Mechanism of post-segregational killing: translation of Hok, SrnB and Pnd mRNAs of plasmids R1, F and R483 is activated by 3'-end processing.

T Thisted 1, A K Nielsen 1, K Gerdes 1
PMCID: PMC395037  PMID: 8168492

Abstract

The gene systems hok/sok of R1, srnB of F and pnd of R483 mediate plasmid maintenance by killing of plasmid-free segregants. Translation of the very stable mRNAs encoding the killer proteins is regulated by small unstable antisense RNAs.

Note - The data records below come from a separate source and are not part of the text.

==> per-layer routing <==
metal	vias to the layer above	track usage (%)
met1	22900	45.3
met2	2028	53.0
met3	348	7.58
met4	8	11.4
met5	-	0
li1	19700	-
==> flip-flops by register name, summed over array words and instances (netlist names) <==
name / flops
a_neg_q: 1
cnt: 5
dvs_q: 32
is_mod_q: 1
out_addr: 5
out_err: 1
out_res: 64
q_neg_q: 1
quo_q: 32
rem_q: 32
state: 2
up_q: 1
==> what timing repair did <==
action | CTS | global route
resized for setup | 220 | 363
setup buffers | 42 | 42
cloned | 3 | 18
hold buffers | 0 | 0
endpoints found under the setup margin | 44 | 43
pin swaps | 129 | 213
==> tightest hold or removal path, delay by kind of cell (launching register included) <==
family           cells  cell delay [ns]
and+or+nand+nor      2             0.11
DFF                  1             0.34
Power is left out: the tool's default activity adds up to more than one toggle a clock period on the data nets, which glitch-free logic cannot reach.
## config.mk

```make
export PLATFORM = sky130hd
export DESIGN_NAME = muxn_stream
export DESIGN_NICKNAME = d
export VERILOG_FILES = /design/src/rtl/muxn_pkg.sv /design/src/rtl/rr_arb.sv /design/src/rtl/muxn_stream.sv
export SDC_FILE = /design/constraint.sdc
export NUM_CORES = 1
export LEC_CHECK = 0
export ABC_AREA = 0
export CORE_MARGIN = 1
export CORE_UTILIZATION = 33
export CTS_CLUSTER_DIAMETER = 50
export CTS_CLUSTER_SIZE = 30
export DETAILED_ROUTE_END_ITERATION = 6
export GPL_TIMING_DRIVEN = 0
export PLACE_DENSITY = 0.83
export SLEW_MARGIN = 20
export SYNTH_ARGS = -nofsm -noshare
export SYNTH_HDL_FRONTEND = slang
export SYNTH_HIERARCHICAL = 1
export SYNTH_SLANG_ARGS = --single-unit
export TNS_END_PERCENT = 20
```

## constraint.sdc

```tcl
create_clock -name CLK -period 1.4 [get_ports CLK]
set_input_delay 0.28 -clock CLK [delete_from_list [all_inputs] [get_ports CLK]]
set_output_delay 0.28 -clock CLK [all_outputs]
set_load 0.02 [all_outputs]
```
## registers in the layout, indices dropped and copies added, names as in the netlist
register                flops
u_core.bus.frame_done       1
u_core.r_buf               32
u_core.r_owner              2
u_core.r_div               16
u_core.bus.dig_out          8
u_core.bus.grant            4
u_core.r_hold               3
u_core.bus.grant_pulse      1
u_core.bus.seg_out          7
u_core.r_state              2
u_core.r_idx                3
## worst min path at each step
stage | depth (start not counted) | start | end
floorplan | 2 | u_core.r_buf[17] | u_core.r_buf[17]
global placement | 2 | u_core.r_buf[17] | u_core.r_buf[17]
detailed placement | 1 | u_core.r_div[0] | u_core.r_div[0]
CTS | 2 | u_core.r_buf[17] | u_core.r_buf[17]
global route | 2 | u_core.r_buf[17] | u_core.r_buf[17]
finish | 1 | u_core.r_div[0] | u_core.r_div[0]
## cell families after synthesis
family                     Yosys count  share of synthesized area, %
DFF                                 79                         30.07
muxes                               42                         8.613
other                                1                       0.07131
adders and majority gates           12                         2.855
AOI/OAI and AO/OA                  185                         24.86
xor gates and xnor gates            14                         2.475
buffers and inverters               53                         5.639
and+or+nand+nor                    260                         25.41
==> config.mk <==
export PLATFORM = sky130hd
export DESIGN_NAME = irq_controller_flat
export DESIGN_NICKNAME = d
export VERILOG_FILES = /design/src/rtl/irq_controller_if.sv /design/src/rtl/irq_controller.sv /design/src/flat_wrapper.sv
export SDC_FILE = /design/constraint.sdc
export NUM_CORES = 1
export LEC_CHECK = 0
export BUFFER_PORTS_ARGS = -buffer_cell sky130_fd_sc_hd__buf_2
export CORE_MARGIN = 5
export CORE_UTILIZATION = 40
export DETAILED_ROUTE_END_ITERATION = 8
export REMOVE_ABC_BUFFERS = 1
export SLEW_MARGIN = 25
export SYNTH_ARGS = -nofsm -noshare
export SYNTH_HDL_FRONTEND = slang
export SYNTH_SLANG_ARGS = --single-unit
==> constraint.sdc <==
create_clock -name clk -period 3.65 [get_ports clk]
set_clock_uncertainty 0.15 [all_clocks]
set_input_delay 0.365 -clock clk [delete_from_list [all_inputs] [get_ports clk]]
set_output_delay 0.365 -clock clk [all_outputs]
set_load 0.05 [all_outputs]
==> src/rtl/irq_controller_if.sv <==
// Register-port bundle for irq_controller: one-cycle strobe, no wait states,
// read data registered and held until the next read.
interface irq_controller_if;
  logic        reg_en;
  logic        reg_write;
  logic [1:0]  reg_addr;
  logic [31:0] reg_wdata;
  logic [31:0] reg_rdata;

  modport master (
    output reg_en, reg_write, reg_addr, reg_wdata,
    input  reg_rdata
  );

  modport slave (
    input  reg_en, reg_write, reg_addr, reg_wdata,
    output reg_rdata
  );
endinterface

==> src/rtl/irq_controller.sv <==
// Fixed-priority external interrupt controller with claim/complete handshake.
// Define IRQ_SYNC_EN to put a 2-flop synchroniser on every src line.
module irq_controller #(
  parameter int NUM_SRC = 8
) (
  input  logic               clk,
  input  logic               reset,
  input  logic [NUM_SRC-1:0] src,
  irq_controller_if.slave    bus,
  output logic               ext_int
);

  logic [NUM_SRC-1:0] enable, edge_mode, pending, in_service, prev;
  logic [NUM_SRC-1:0] pending_n, in_service_n;
  logic [NUM_SRC-1:0] level, cand, claim_mask;
  logic [4:0]         claim_id, cid;
  logic               claim_valid, rd, wr, claim, complete, w1c, edge_wr;
  logic               unused_wdata;

`ifdef IRQ_SYNC_EN
  logic [NUM_SRC-1:0] sync_p0, sync_p1;

  // Synchroniser stage boundary: src -> sync_p0 -> sync_p1
  always_ff @(posedge clk or posedge reset) begin
    if (reset) begin
      sync_p0 <= '0;
      sync_p1 <= '0;
    end else begin
      sync_p0 <= src;
      sync_p1 <= sync_p0;
    end
  end
  assign level = sync_p1;
`else
  assign level = src;
`endif

  assign rd       = bus.reg_en & ~bus.reg_write;
  assign wr       = bus.reg_en &  bus.reg_write;
  assign cid      = bus.reg_wdata[4:0];
  assign cand     = pending & enable & ~in_service;
  assign claim    = rd & (bus.reg_addr == 2'd3) & claim_valid;
  assign complete = wr & (bus.reg_addr == 2'd3);
  assign w1c      = wr & (bus.reg_addr == 2'd2);
  assign edge_wr  = wr & (bus.reg_addr == 2'd1);
  assign unused_wdata = ^bus.reg_wdata;

  // Lowest-numbered candidate wins: scan downward so the last hit is the lowest id.
  always_comb begin
    claim_valid = |cand;
    claim_mask  = '0;
    claim_id    = '0;
    for (int i = NUM_SRC - 1; i >= 0; i--) begin
      if (cand[i]) begin
        claim_mask    = '0;
        claim_mask[i] = 1'b1;
        claim_id      = i[4:0];
      end
    end
  end

  // A fresh edge outranks a claim or W1C clear; a mode change always clears.
  always_comb begin
    pending_n    = pending;
    in_service_n = in_service;
    for (int i = 0; i < NUM_SRC; i++) begin
      if (edge_mode[i]) begin
        if (claim && claim_mask[i])       pending_n[i] = 1'b0;
        if (w1c && bus.reg_wdata[i])      pending_n[i] = 1'b0;
        if (level[i] && !prev[i])         pending_n[i] = 1'b1;
      end else begin
        pending_n[i] = level[i];
      end
      if (edge_wr && (bus.reg_wdata[i] != edge_mode[i])) pending_n[i] = 1'b0;
      if (claim && claim_mask[i])         in_service_n[i] = 1'b1;
      if (complete && (cid == i[4:0]))    in_service_n[i] = 1'b0;
    end
  end

  always_ff @(posedge clk or posedge reset) begin
    if (reset) begin
      enable        <= '0;
      edge_mode     <= '0;
      pending       <= '0;
      in_service    <= '0;
      prev          <= '0;
      ext_int       <= 1'b0;
      bus.reg_rdata <= '0;
    end else begin
      prev       <= level;
      pending    <= pending_n;
      in_service <= in_service_n;
      ext_int    <= |cand;
      if (wr && (bus.reg_addr == 2'd0)) enable    <= bus.reg_wdata[NUM_SRC-1:0];
      if (edge_wr)                      edge_mode <= bus.reg_wdata[NUM_SRC-1:0];
      if (rd) begin
        case (bus.reg_addr)
          2'd0:    bus.reg_rdata <= 32'(enable);
          2'd1:    bus.reg_rdata <= 32'(edge_mode);
          2'd2:    bus.reg_rdata <= 32'(pending);
          default: bus.reg_rdata <= claim_valid ? 32'(claim_id) + 32'd1 : 32'd0;
        endcase
      end
    end
  end

endmodule

==> src/flat_wrapper.sv <==
// flat-port wrapper written by rule: the top's interface ports become plain ports
module irq_controller_flat 
#(
  parameter int NUM_SRC = 8
)
  (clk, reset, src, ext_int, bus_reg_en, bus_reg_write, bus_reg_addr, bus_reg_wdata, bus_reg_rdata);
  irq_controller_if bus_i ();
  input  logic clk;
  input  logic reset;
  input  logic [NUM_SRC-1:0] src;
  output logic ext_int;
  input wire logic [$bits(bus_i.reg_en)-1:0] bus_reg_en;
  input wire logic [$bits(bus_i.reg_write)-1:0] bus_reg_write;
  input wire logic [$bits(bus_i.reg_addr)-1:0] bus_reg_addr;
  input wire logic [$bits(bus_i.reg_wdata)-1:0] bus_reg_wdata;
  output wire logic [$bits(bus_i.reg_rdata)-1:0] bus_reg_rdata;
  assign bus_i.reg_en = bus_reg_en;
  assign bus_i.reg_write = bus_reg_write;
  assign bus_i.reg_addr = bus_reg_addr;
  assign bus_i.reg_wdata = bus_reg_wdata;
  assign bus_reg_rdata = bus_i.reg_rdata;
  irq_controller #(.NUM_SRC(NUM_SRC)) u_core (.clk(clk), .reset(reset), .src(src), .bus(bus_i), .ext_int(ext_int));
endmodule
==> summary.md, run 1 <==
The clock tree synthesis step divided the H-tree into 2 levels. The mapped netlist covers 0.002685 mm2. The logs give 349 for the final layout net count and 1.305 nW for the leakage dissipation. In this run the post-CTS setup repair buffer count came out at 0. Measured along the y axis, the die boundary spans 91.93 um.

During synthesis, Yosys emitted a total of 0 warnings. Remaining antenna violation count after routing: 0. The first routing iteration left 152 violations.

In the post-synthesis netlist, the biggest area contributors are sky130_fd_sc_hd__dfrtp_1 (46%), sky130_fd_sc_hd__buf_4 (7.3%), sky130_fd_sc_hd__nand2_1 (6.0%). The final critical-path share of the clock period was 58.54%; the number of primary I/O pins was 79. Global routing used 15.63% of the available tracks.

The die outline area is 0.008451 mm2. In the routed layout, each cell is associated on average with a via count of 5.507. The placement row count was 29. The run gives 49 as the sink count of the clock tree. Clock-pin slew was measured on the worst setup and hold paths at 0.09 ns.

For the max-cap check violation count, the log shows 0. For the number of max-slew violations in the final report, the log shows 0. The run gives 2013 as the via count of the first global-routing pass. The critical path is of the reg2reg type.

The overall via count from detail_route was 2087; the highest fanout seen on the critical path was 4. The tools report the type of element launching the critical path as a flip-flop. Hold repair after CTS inserted 0 buffers. At the placement stage, the worst setup path has a slack of 1.399 ns. Total DRC errors in the routed layout: 0. The proportion of layout cells with a drive suffix above 1 is 17.22%. Synthesis handed over a netlist of 277 instances. The area fraction of the dominant cell type after synthesis works out to 45.67%.

The path class of the tightest hold or removal check is in2async. Number of hold-slack violations in the final timing report: 16. After synthesis, the share of flip-flops with an asynchronous set or reset is 100.0%.

The most common cell in the synthesized netlist is sky130_fd_sc_hd__dfrtp_1. Counting flops and latches in the post-synthesis netlist gives 49. In this run the tightest slew margin relative to its limit is 44.17%.

The mean instance size in the synthesized netlist works out to 9.693 um2. The run gives 1.513 ns as the minimum setup slack in the final design. For the worst setup path, the data required time is 3.74 ns.

Element type at the critical path end: a flip-flop. The synthesized design spends more area on one cell type than any other, namely sky130_fd_sc_hd__dfrtp_1. The run gives 0 as the number of antenna violations at the first check in global routing. The logs give 41.81% for the starting density of the core and 50 for the maximum number of pins on one net before global-route repair.

The total area inside the core boundary comes to 0.006422 mm2. The number of detailed-route iterations in the first pass is 4. The logs give 0 for the overall overflow remaining after global route and 0 for the number of diodes added for antenna fixing. The wire length of the first global-routing pass came out at 10.32 mm.

The count of buffers added on input and output ports is 30. The run finished, with violations left. Registers are responsible for 46.7% of the overall power.

The half-perimeter wire length of the detailed placement result was 4.374 mm; the endpoint arrival time on the critical path was 2.23 ns. The share of the yosys chip area belonging to registers was 45.67%; the overall die width was 91.93 um. For this design the ratio of total power to cell area is 552.6 mW/mm2.

Setup violations remaining at the end of the flow were counted as 0. In the synthesized netlist, the cells that appear most often are sky130_fd_sc_hd__dfrtp_1 (49), sky130_fd_sc_hd__nand2_1 (43), sky130_fd_sc_hd__buf_4 (26), sky130_fd_sc_hd__a21oi_1 (16), sky130_fd_sc_hd__nor2_1 (15). Clock tree synthesis inserted a total of 5 buffers. The insertion delay of the later-clocked pin in the worst-skew pair came out at 0.30 ns. The worst-case hold slack came out at -0.02042 ns.

The clock root buffer master is sky130_fd_sc_hd__clkbuf_8. Synthesis instantiated 48 different standard cells from the library. Summed over all failing endpoints, the final setup total negative slack is 0 ns. The share of total power dissipated in the clock network is 20.8%. The internal power component was 0.9809 mW; the worst reg-to-reg path cell count was 6.

The transition time at the pin with the least slew margin was 0.8329 ns; the final period demand of the worst path was 2.137 ns. The number of flops mapped to enable cells by yosys works out to 0. Dominant synthesized flop cell: sky130_fd_sc_hd__dfrtp_1. For this run, the top clock speed supported by timing is 468.0 MHz.

Across the VDD grid, the largest voltage drop is 192.2 uV. At the end of routability-driven placement, the weighted congestion stood at 0.7926. The analysis attributes to net switching a power of 0.6039 mW. The average detailed-routed wire length per instance works out to 16.64 um.

Setup repair after global routing left no endpoint under its margin. Once the clock tree was built, the resizer swapped 0 gates to a different size. The routed design has 6.307 mm of wire. TritonCTS built the clock tree.

For the buffer depth of the longest clock path, the log shows 2. From synthesis to final layout, the design area changed by 6.803%. The switching part of the total came out at 38.11%. The share of total power dissipated in combinational logic is 32.5%. The checks that failed: hold timing.
critical path: stages, from the launching register on:
cell and delay (ns):
sky130_fd_sc_hd__dfrtp_1 0.41, sky130_fd_sc_hd__and3b_1 0.22, sky130_fd_sc_hd__o211ai_1 0.31, sky130_fd_sc_hd__a311oi_1 0.15
sky130_fd_sc_hd__ha_1 0.23, sky130_fd_sc_hd__or4_1 0.51, sky130_fd_sc_hd__nand3_1 0.10
worst paths after layout:
path / to / slack, ns / from
max: u_core.bus.reg_rdata[2] / 1.51 / u_core.pending[7]
min: u_core.bus.reg_rdata[6] / -0.02 / reset
max reg2reg: u_core.bus.reg_rdata[2] / 1.51 / u_core.pending[7]
min reg2reg: u_core.bus.reg_rdata[6] / 0.33 / u_core.bus.reg_rdata[6]
max in group asynchronous: u_core.pending[1] / 2.95 / reset
min in group clk: u_core.prev[7] / 0.02 / src[7]
cell usage in the layout, fill, tap and decap left out, types with 5 or more instances in the layout:
cell                        n
sky130_fd_sc_hd__clkbuf_8   6
sky130_fd_sc_hd__o21ai_0    9
sky130_fd_sc_hd__nor2_1    15
sky130_fd_sc_hd__dfrtp_1   49
sky130_fd_sc_hd__nand3_1    5
sky130_fd_sc_hd__nand3b_1   9
sky130_fd_sc_hd__a21oi_1   16
sky130_fd_sc_hd__buf_2     30
sky130_fd_sc_hd__mux2i_1    9
sky130_fd_sc_hd__conb_1    24
sky130_fd_sc_hd__a31oi_1    6
sky130_fd_sc_hd__inv_1      7
sky130_fd_sc_hd__nand2_1   43
sky130_fd_sc_hd__nor3_1     6
sky130_fd_sc_hd__mux2_2    10
state kept, by name (all words and copies together) (netlist names):
signal                flops
u_core.bus.reg_rdata      8
u_core.edge_mode          8
u_core.enable             8
u_core.in_service         8
u_core.pending            8
u_core.prev               8
u_core.ext_int            1
cell families (layout without fill, tap and decap cells):
kind of cell    after synthesis  after routing  share of synthesized area [%]
simple gates                 98             98                          19.29
compound gates               65             65                          16.54
xor+xnor                      1              1                         0.3262
other cells                   1             24                         0.1397
flops                        49             49                          45.67
fa+ha+maj                     1              1                         0.4659
mux                          19             19                          7.549
buf+inv                      43             45                          10.02
cell type report:
type	instances	area, um2
inverters	8	32.53
repair buffers	30	150.1
fillers	634	3555
clock buffers	7	86.33
well taps	77	96.34
flip-flops and latches	49	1226
multi-input cells	208	1276
through the flow:
step	area (um2)	cells	utilization [%]	power, mW	hold WS (ns)
finish	2868	379	44.65	1.585	-0.02042
global route	2868	379	44.65	1.687	0.008662
CTS	2868	379	44.65	1.599	0.01069
detailed placement	2781	372	43.31	1.263	0.3149
global placement	2779	372	43.27	1.253	0.3084
floorplan	2532	265	-	1.129	0.2464
per-layer routing:
metal  wire length (um)  global-route usage (%)
met3                446                   3.028
met2               2855                   24.76
met4                 82                   5.198
met5                  0                       0
met1               2922                   21.52
power groups by stage:
stage / Clock [mW] / Sequential, mW / Combinational (mW)
6_report: 0.329 / 0.740 / 0.515
5_1_grt: 0.365 / 0.758 / 0.564
4_1_cts: 0.344 / 0.739 / 0.516
3_5_place_dp: 0 / 0.749 / 0.514
3_3_place_gp: 0 / 0.745 / 0.508
2_1_floorplan: 0 / 0.818 / 0.311
Note: power is estimated with default switching activity, not from simulation.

The differential decay rates of the inhibitory antisense RNAs and the mRNAs encoding the killer proteins is the basis for the onset of killer mRNA translation in newborn plasmid-free segregants and the killing of these cells. We have suggested previously that this requires that the killer mRNAs occur in two forms. A translationally inactive form was proposed to be converted into a 3'-truncated, translationally active mRNA. In the presence of the antisense RNA, translation from this killer mRNA should be inhibited. In this communication we present in vivo and in vitro evidence that support this model. The requirement for 3'-processing for killer gene expression is demonstrated. By using in vitro techniques it is shown that full-length Hok mRNA is translationally inactive, whereas a 3'-end truncated version of the Hok mRNA is translationally active. In vitro secondary structure probing suggests that the 3'-end of the full-length Hok mRNA folds back onto the translational initiation region of the mok gene and thereby inhibits translation of the mRNA. By inference we conclude that the Pnd and SrnB mRNAs are regulated by a similar mechanism.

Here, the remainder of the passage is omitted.